But universities oppose endowment tax and other provisions in reform plan

by Glenn Hess, special to C&EN
November 14, 2017 | A version of this story appeared in Volume 95, Issue 46

The U.S. tax reform package proposed by Senate Republicans would retain many of the tax benefits for undergraduate and graduate students that the GOP-led House of Representatives put on the chopping block.

But the Senate measure also includes several key provisions strongly opposed by higher education groups, such as an excise tax on some private colleges with large endowments and the elimination of certain state and local tax deductions.

The Senate bill “still places too much of the burden of fixing our outdated tax system on America’s nonprofit universities,” says Mary Sue Coleman, president of the Association of American Universities, which represents 62 institutions.

Universities are disappointed that both versions of tax reform legislation would impose a 1.4% tax on investment income at private schools with endowments worth at least $250,000 per full-time student. The tax would affect up to 70 schools and raise an estimated $2.5 billion over a decade.
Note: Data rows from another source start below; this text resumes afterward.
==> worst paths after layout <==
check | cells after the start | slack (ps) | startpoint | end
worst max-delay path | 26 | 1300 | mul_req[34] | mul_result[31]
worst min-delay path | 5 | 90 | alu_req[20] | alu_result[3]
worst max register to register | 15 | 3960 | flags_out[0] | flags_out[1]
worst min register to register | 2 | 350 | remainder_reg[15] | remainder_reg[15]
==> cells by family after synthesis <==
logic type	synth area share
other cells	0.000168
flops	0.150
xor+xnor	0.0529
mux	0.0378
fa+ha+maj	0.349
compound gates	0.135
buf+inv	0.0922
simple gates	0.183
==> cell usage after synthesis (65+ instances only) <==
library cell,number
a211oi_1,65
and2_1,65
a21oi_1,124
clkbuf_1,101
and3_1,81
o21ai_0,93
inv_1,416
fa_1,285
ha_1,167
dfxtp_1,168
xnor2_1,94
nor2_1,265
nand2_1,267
`src/logic/gxl_pkg.sv`:
```
package gxl_pkg;
    localparam int NUM_PINS = 4;

    // Register offsets
    localparam logic [7:0] ADDR_PIN_LEVEL = 8'h00;
    localparam logic [7:0] ADDR_PIN_DIRECTION = 8'h01;
    localparam logic [7:0] ADDR_IRQ_PIN_GATE = 8'h05;
    localparam logic [7:0] ADDR_EDGE_SELECT_LOWER = 8'h07;
    localparam logic [7:0] ADDR_IRQ_CAUSE_FLAGS = 8'h08;
    localparam logic [7:0] ADDR_EDGE_EVENT_FLAGS = 8'h09;
    localparam logic [7:0] ADDR_LOGIC_MODE_SELECT = 8'h10;
    localparam logic [7:0] ADDR_TWO_INPUT_TABLE = 8'h11;
    localparam logic [7:0] ADDR_UNUSED_TABLE_A = 8'h12;
    localparam logic [7:0] ADDR_THREE_INPUT_TABLE = 8'h13;
    localparam logic [7:0] ADDR_UNUSED_TABLE_B = 8'h14;
    localparam logic [7:0] ADDR_UNUSED_TABLE_C = 8'h15;
    localparam logic [7:0] ADDR_ADVANCED_SETTINGS = 8'hab;

    // Reset values
    localparam logic [7:0] RST_PIN_LEVEL = 8'hff;
    localparam logic [7:0] RST_PIN_DIRECTION = 8'hff;
    localparam logic [7:0] RST_IRQ_PIN_GATE = 8'hff;
    localparam logic [7:0] RST_EDGE_SELECT_LOWER = 8'h00;
    localparam logic [7:0] RST_FLAGS = 8'h00;
    localparam logic [7:0] RST_LOGIC_MODE_SELECT = 8'h00;
    localparam logic [7:0] RST_TRUTH_TABLE = 8'h00;
    localparam logic [7:0] RST_ADVANCED_SETTINGS = 8'h00;

    // Field positions
    localparam int LOGIC_MODE_MSB = 1;
    localparam int LOGIC_MODE_LSB = 0;
    localparam int BOOST_BIT = 1;
    localparam int TWO_INPUT_PIN = 2;
    localparam int THREE_INPUT_PIN = 3;

    // Logic mode field encodings
    localparam logic [1:0] MODE_PLAIN = 2'h0;
    localparam logic [1:0] MODE_DECODE2 = 2'h1;
    localparam logic [1:0] MODE_DECODE3 = 2'h2;

    // Edge select encodings
    localparam logic [1:0] EDGE_NONE = 2'h0;
    localparam logic [1:0] EDGE_RISE = 2'h1;
    localparam logic [1:0] EDGE_FALL = 2'h2;
    localparam logic [1:0] EDGE_BOTH = 2'h3;

    // Serial slave framing
    localparam logic [3:0] BITS_PER_BYTE = 4'h8;

    typedef struct packed {
        logic wr;
        logic rd;
        logic [7:0] addr;
        logic [7:0] data;
    } gxl_req_type;
endpackage : gxl_pkg

```
`src/logic/gxl_serial_slave.sv`:
```
`timescale 1ns/1ps
module gxl_serial_slave import gxl_pkg::*; #(
    parameter logic [6:0] DEV_ADDR = 7'h20 // Arbitrary slave address
) (
    input wire logic clk_i, // System clock
    input wire logic reset_i, // Sync reset, active high
    input wire logic scl_i, // Serial clock pin
    input wire logic sda_i, // Serial data pin level
    output logic sda_o, // Serial data drive value
    output logic sda_oe_o, // Serial data drive enable
    output gxl_req_type req_o, // Register access request
    input wire logic [7:0] rdata_i // Read data at req_o.addr
);
    typedef enum logic [2:0] {
        S_IDLE, S_ADDR, S_ADDR_ACK, S_RX, S_RX_ACK, S_TX, S_TX_ACK
    } gxl_state_type;

    gxl_state_type state_r;
    logic [1:0] scl_sync_r;
    logic [1:0] sda_sync_r;
    logic scl_prev_r;
    logic sda_prev_r;
    logic [7:0] shift_r;
    logic [3:0] bit_cnt_r;
    logic read_mode_r;
    logic have_ptr_r;
    logic nack_r;
    logic [7:0] ptr_r;
    logic scl_rise;
    logic scl_fall;
    logic start_seen;
    logic stop_seen;

    // Pins pass two flops; edge logic reads only the second stage
    always_ff @(posedge clk_i) begin
        if (reset_i) begin
            scl_sync_r <= 2'h3;
            sda_sync_r <= 2'h3;
            scl_prev_r <= 1'b1;
            sda_prev_r <= 1'b1;
        end else begin
            scl_sync_r <= {scl_sync_r[0], scl_i};
            sda_sync_r <= {sda_sync_r[0], sda_i};
            scl_prev_r <= scl_sync_r[1];
            sda_prev_r <= sda_sync_r[1];
        end
    end

    assign scl_rise = scl_sync_r[1] & ~scl_prev_r;
    assign scl_fall = ~scl_sync_r[1] & scl_prev_r;
    assign start_seen = scl_sync_r[1] & scl_prev_r & sda_prev_r & ~sda_sync_r[1];
    assign stop_seen = scl_sync_r[1] & scl_prev_r & ~sda_prev_r & sda_sync_r[1];
    assign sda_o = 1'b0;

    always_ff @(posedge clk_i) begin
        if (reset_i) begin
            state_r <= S_IDLE;
            shift_r <= 8'h00;
            bit_cnt_r <= 4'h0;
            read_mode_r <= 1'b0;
            have_ptr_r <= 1'b0;
            nack_r <= 1'b0;
            ptr_r <= 8'h00;
            sda_oe_o <= 1'b0;
            req_o <= '0;
        end else begin
            req_o.wr <= 1'b0;
            req_o.rd <= 1'b0;
            if (start_seen) begin
                state_r <= S_ADDR;
                bit_cnt_r <= 4'h0;
                have_ptr_r <= 1'b0;
                sda_oe_o <= 1'b0;
            end else if (stop_seen) begin
                state_r <= S_IDLE;
                sda_oe_o <= 1'b0;
            end else begin
                case (state_r)
                    S_IDLE: begin
                        sda_oe_o <= 1'b0;
                    end
                    S_ADDR, S_RX: begin
                        if (scl_rise) begin
                            shift_r <= {shift_r[6:0], sda_sync_r[1]};
                            bit_cnt_r <= bit_cnt_r + 4'h1;
                        end else if (scl_fall && bit_cnt_r == BITS_PER_BYTE) begin
                            bit_cnt_r <= 4'h0;
                            if (state_r == S_ADDR) begin
                                if (shift_r[7:1] == DEV_ADDR) begin
                                    read_mode_r <= shift_r[0];
                                    sda_oe_o <= 1'b1;
                                    state_r <= S_ADDR_ACK;
                                end else begin
                                    state_r <= S_IDLE;
                                end
                            end else begin
                                // First byte after address is the pointer [RULE_16]
                                if (!have_ptr_r) begin
                                    ptr_r <= shift_r;
                                    // Read mux is addressed by req_o.addr
                                    req_o.addr <= shift_r;
                                    have_ptr_r <= 1'b1;
                                end else begin
                                    req_o.wr <= 1'b1;
                                    req_o.addr <= ptr_r;
                                    req_o.data <= shift_r;
                                    ptr_r <= ptr_r + 8'h01;
                                end
                                sda_oe_o <= 1'b1;
                                state_r <= S_RX_ACK;
                            end
                        end
                    end
                    S_ADDR_ACK, S_RX_ACK: begin
                        if (scl_fall) begin
                            if (state_r == S_ADDR_ACK && read_mode_r) begin
                                // Load first read byte while SCL is low [RULE_16]
                                shift_r <= {rdata_i[6:0], 1'b0};
                                sda_oe_o <= ~rdata_i[7];
                                req_o.rd <= 1'b1;
                                req_o.addr <= ptr_r + 8'h01;
                                ptr_r <= ptr_r + 8'h01;
                                bit_cnt_r <= 4'h1;
                                state_r <= S_TX;
                            end else begin
                                sda_oe_o <= 1'b0;
                                state_r <= S_RX;
                            end
                        end
                    end
                    S_TX: begin
                        if (scl_fall) begin
                            if (bit_cnt_r == BITS_PER_BYTE) begin
                                sda_oe_o <= 1'b0;
                                state_r <= S_TX_ACK;
                            end else begin
                                sda_oe_o <= ~shift_r[7];
                                shift_r <= {shift_r[6:0], 1'b0};
                                bit_cnt_r <= bit_cnt_r + 4'h1;
                            end
                        end
                    end
                    S_TX_ACK: begin
                        if (scl_rise) begin
                            nack_r <= sda_sync_r[1];
                        end else if (scl_fall) begin
                            if (nack_r) begin
                                state_r <= S_IDLE;
                            end else begin
                                shift_r <= {rdata_i[6:0], 1'b0};
                                sda_oe_o <= ~rdata_i[7];
                                req_o.rd <= 1'b1;
                                req_o.addr <= ptr_r + 8'h01;
                                ptr_r <= ptr_r + 8'h01;
                                bit_cnt_r <= 4'h1;
                                state_r <= S_TX;
                            end
                        end
                    end
                    default: begin
                        state_r <= S_IDLE;
                    end
                endcase
            end
        end
    end

endmodule : gxl_serial_slave

```
`src/logic/gxl_expander.sv`:
```
`timescale 1ns/1ps
// Overview of operation
// RULE_01 - Selected edge on a pin sets its event flag; otherwise flag stays 0
// RULE_02 - Writing 1 to an event flag clears it and its interrupt cause flag
// RULE_03 - Changing a pin's edge select clears that pin's event flag
// RULE_04 - Logic mode 00 plain, 01 two-input decode, 10 three-input decode, 11 unused
// RULE_05 - Two-input decode drives pin 2 from first table indexed by pins 1..0
// RULE_06 - Three-input decode drives pin 3 from third table indexed by pins 2..0
// RULE_07 - Advanced settings bit 1 switches boost on, 0 switches it off
// RULE_08 - Host writes zero to reserved bits
// RULE_09 - Level register write sets levels driven on output pins
// RULE_10 - Level register read returns actual pin levels regardless of direction
// RULE_11 - Direction bit 0 output, 1 input; resets to all ones
// RULE_12 - Edge select 00 none, 01 rising, 10 falling, 11 both
// RULE_13 - Event sets interrupt cause only when pin gate bit is 0
// RULE_14 - Interrupt output low while any cause flag set, high when all clear
// RULE_15 - Decoded pin becomes an output overriding the level register
// RULE_16 - Registers reached by byte reads and writes over the serial slave port
module gxl_expander import gxl_pkg::*; #(
    parameter logic [6:0] DEV_ADDR = 7'h20 // Arbitrary slave address
) (
    input wire logic clk_i, // System clock, 20 MHz
    input wire logic reset_i, // Sync reset, active high
    input wire logic scl_i, // Serial clock pin
    input wire logic sda_i, // Serial data pin level
    output logic sda_o, // Serial data drive value
    output logic sda_oe_o, // Serial data drive enable
    input wire logic [NUM_PINS-1:0] pin_i, // Pin levels
    output logic [NUM_PINS-1:0] pin_o, // Pin drive values
    output logic [NUM_PINS-1:0] pin_oe_o, // Pin drive enables
    output logic irq_out_n_o, // Interrupt, active low
    output logic boost_en_o // Boost mode enable
);
    gxl_req_type req;
    logic [7:0] rdata;
    logic [7:0] pin_level_r;
    logic [7:0] pin_direction_r;
    logic [7:0] irq_pin_gate_r;
    logic [7:0] edge_select_lower_r;
    logic [7:0] irq_cause_flags_r;
    logic [7:0] edge_event_flags_r;
    logic [7:0] logic_mode_select_r;
    logic [7:0] two_input_truth_table_r;
    logic [7:0] three_input_truth_table_r;
    logic [7:0] advanced_settings_r;
    logic [NUM_PINS-1:0] pin_meta_r;
    logic [NUM_PINS-1:0] pin_sync_r;
    logic [NUM_PINS-1:0] pin_prev_r;
    logic [NUM_PINS-1:0] edge_hit;
    logic [NUM_PINS-1:0] sense_changed;
    logic [NUM_PINS-1:0] flag_clear;
    logic [NUM_PINS-1:0] drive_val_nxt;
    logic [NUM_PINS-1:0] drive_oe_nxt;
    logic [1:0] logic_mode_field;
    logic wr_sel;

    gxl_serial_slave #(
        .DEV_ADDR(DEV_ADDR)
    ) u_slave (
        .clk_i(clk_i),
        .reset_i(reset_i),
        .scl_i(scl_i),
        .sda_i(sda_i),
        .sda_o(sda_o),
        .sda_oe_o(sda_oe_o),
        .req_o(req),
        .rdata_i(rdata)
    );

    // Pins pass two flops; edge detector reads the second stage only
    always_ff @(posedge clk_i) begin
        if (reset_i) begin
            pin_meta_r <= '1;
            pin_sync_r <= '1;
            pin_prev_r <= '1;
        end else begin
            pin_meta_r <= pin_i;
            pin_sync_r <= pin_meta_r;
            pin_prev_r <= pin_sync_r;
        end
    end

    assign logic_mode_field = logic_mode_select_r[LOGIC_MODE_MSB:LOGIC_MODE_LSB];

    // Per-pin edge qualification and flag clear terms
    genvar g;
    generate
        for (g = 0; g < NUM_PINS; g++) begin : g_pin
            logic [1:0] sel;
            logic rise;
            logic fall;
            assign sel = edge_select_lower_r[2*g+1:2*g];
            assign rise = pin_sync_r[g] & ~pin_prev_r[g];
            assign fall = ~pin_sync_r[g] & pin_prev_r[g];
            always_comb begin
                case (sel) // [RULE_12]
                    EDGE_RISE: edge_hit[g] = rise;
                    EDGE_FALL: edge_hit[g] = fall;
                    EDGE_BOTH: edge_hit[g] = rise | fall;
                    default: edge_hit[g] = 1'b0;
                endcase
            end
            // Sense change seen on the write itself [RULE_03]
            assign sense_changed[g] = wr_sel && req.data[2*g+1:2*g] != sel;
            assign flag_clear[g] = sense_changed[g] |
                (req.wr && req.addr == ADDR_EDGE_EVENT_FLAGS && req.data[g]) |
                (req.wr && req.addr == ADDR_IRQ_CAUSE_FLAGS && req.data[g]);
        end
    endgenerate

    assign wr_sel = req.wr && req.addr == ADDR_EDGE_SELECT_LOWER;

    // Plain read/write registers [RULE_16]
    always_ff @(posedge clk_i) begin
        if (reset_i) begin
            pin_level_r <= RST_PIN_LEVEL;
            pin_direction_r <= RST_PIN_DIRECTION; // [RULE_11]
            irq_pin_gate_r <= RST_IRQ_PIN_GATE;
            edge_select_lower_r <= RST_EDGE_SELECT_LOWER;
            logic_mode_select_r <= RST_LOGIC_MODE_SELECT;
            two_input_truth_table_r <= RST_TRUTH_TABLE;
            three_input_truth_table_r <= RST_TRUTH_TABLE;
            advanced_settings_r <= RST_ADVANCED_SETTINGS;
        end else if (req.wr) begin
            case (req.addr)
                ADDR_PIN_LEVEL: pin_level_r <= req.data; // [RULE_09]
                ADDR_PIN_DIRECTION: pin_direction_r <= req.data; // [RULE_11]
                ADDR_IRQ_PIN_GATE: irq_pin_gate_r <= req.data;
                ADDR_EDGE_SELECT_LOWER: edge_select_lower_r <= req.data;
                ADDR_LOGIC_MODE_SELECT: logic_mode_select_r <= req.data; // [RULE_04]
                ADDR_TWO_INPUT_TABLE: two_input_truth_table_r <= req.data;
                ADDR_THREE_INPUT_TABLE: three_input_truth_table_r <= req.data;
                ADDR_ADVANCED_SETTINGS: advanced_settings_r <= req.data; // [RULE_07]
                default: begin
                end
            endcase
        end
    end

    // Event flags: a new edge wins over a same-cycle clear
    always_ff @(posedge clk_i) begin
        if (reset_i) begin
            edge_event_flags_r <= RST_FLAGS;
        end else begin
            edge_event_flags_r[NUM_PINS-1:0] <=
                (edge_event_flags_r[NUM_PINS-1:0] & ~flag_clear) | edge_hit; // [RULE_01] [RULE_02] [RULE_03]
        end
    end

    // Cause flags gated per pin; also cleared with the event flag
    always_ff @(posedge clk_i) begin
        if (reset_i) begin
            irq_cause_flags_r <= RST_FLAGS;
        end else begin
            irq_cause_flags_r[NUM_PINS-1:0] <= (irq_cause_flags_r[NUM_PINS-1:0] & ~flag_clear) |
                (edge_hit & ~irq_pin_gate_r[NUM_PINS-1:0]); // [RULE_13] [RULE_02]
        end
    end

    always_ff @(posedge clk_i) begin
        if (reset_i) begin
            irq_out_n_o <= 1'b1;
        end else begin
            irq_out_n_o <= ~(|irq_cause_flags_r[NUM_PINS-1:0]); // [RULE_14]
        end
    end

    assign boost_en_o = advanced_settings_r[BOOST_BIT]; // [RULE_07]

    // Pin drive; decode uses synchronised levels, so output lags inputs by 3 clocks
    always_comb begin
        drive_val_nxt = pin_level_r[NUM_PINS-1:0]; // [RULE_09]
        drive_oe_nxt = ~pin_direction_r[NUM_PINS-1:0]; // [RULE_11]
        case (logic_mode_field) // [RULE_04]
            MODE_DECODE2: begin
                drive_val_nxt[TWO_INPUT_PIN] = two_input_truth_table_r[pin_sync_r[1:0]]; // [RULE_05]
                drive_oe_nxt[TWO_INPUT_PIN] = 1'b1; // [RULE_15]
            end
            MODE_DECODE3: begin
                drive_val_nxt[THREE_INPUT_PIN] = three_input_truth_table_r[pin_sync_r[2:0]]; // [RULE_06]
                drive_oe_nxt[THREE_INPUT_PIN] = 1'b1; // [RULE_15]
            end
            default: begin
            end
        endcase
    end

    always_ff @(posedge clk_i) begin
        if (reset_i) begin
            pin_o <= RST_PIN_LEVEL[NUM_PINS-1:0];
            pin_oe_o <= '0;
        end else begin
            pin_o <= drive_val_nxt;
            pin_oe_o <= drive_oe_nxt;
        end
    end

    // Read mux; reserved and unmapped offsets read zero
    always_comb begin
        case (req.addr)
            ADDR_PIN_LEVEL: rdata = {pin_level_r[7:NUM_PINS], pin_sync_r}; // [RULE_10]
            ADDR_PIN_DIRECTION: rdata = pin_direction_r;
            ADDR_IRQ_PIN_GATE: rdata = irq_pin_gate_r;
            ADDR_EDGE_SELECT_LOWER: rdata = edge_select_lower_r;
            ADDR_IRQ_CAUSE_FLAGS: rdata = irq_cause_flags_r;
            ADDR_EDGE_EVENT_FLAGS: rdata = edge_event_flags_r;
            ADDR_LOGIC_MODE_SELECT: rdata = logic_mode_select_r;
            ADDR_TWO_INPUT_TABLE: rdata = two_input_truth_table_r;
            ADDR_THREE_INPUT_TABLE: rdata = three_input_truth_table_r;
            ADDR_ADVANCED_SETTINGS: rdata = advanced_settings_r;
            default: rdata = 8'h00;
        endcase
    end
endmodule : gxl_expander

```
“Congress seems eager to redirect these funds to the federal government’s coffers, with no clear benefit to America’s hardworking students and their families,” Coleman says.

The Senate’s plan would also eliminate the deduction for state and local taxes, which universities argue would put pressure on high-tax states to cut taxes and ultimately discourage state investment in public colleges and universities.

However, the Senate would retain several tax breaks for students that the House plans to abolish, such as an exemption that allows graduate students to avoid paying taxes on the tuition waivers they receive when they work as research or teaching assistants.

The House’s proposal to eliminate the tuition exemption “would potentially double or triple the taxable income of graduate students, making graduate education unaffordable,” says the American Chemical Society. “If the proposed repeals are enacted, it is anticipated that a significant number of science, technology, engineering and mathematics students will forego their graduate education, thereby undermining the U.S. innovation pipeline that is so critical to job creation and economic growth.” ACS publishes C&EN.

In another departure from the House’s legislation, the Senate would keep the tax credit for payment of student-loan interest.

On the business side, both plans would slash the corporate tax rate from 35% to 20%. But the Senate bill would delay the rate cut to 2019, while the House would make it effective in 2018.

The one-year delay would lower the cost of the bill by more than $100 billion. Senate Republicans are trying to limit the revenue impact to comply with procedural rules that would allow the bill to pass on a party-line vote.

Republicans aim to overhaul the U.S. code by the end of the year. If the House and Senate pass separate bills, lawmakers will have to reconcile the differences.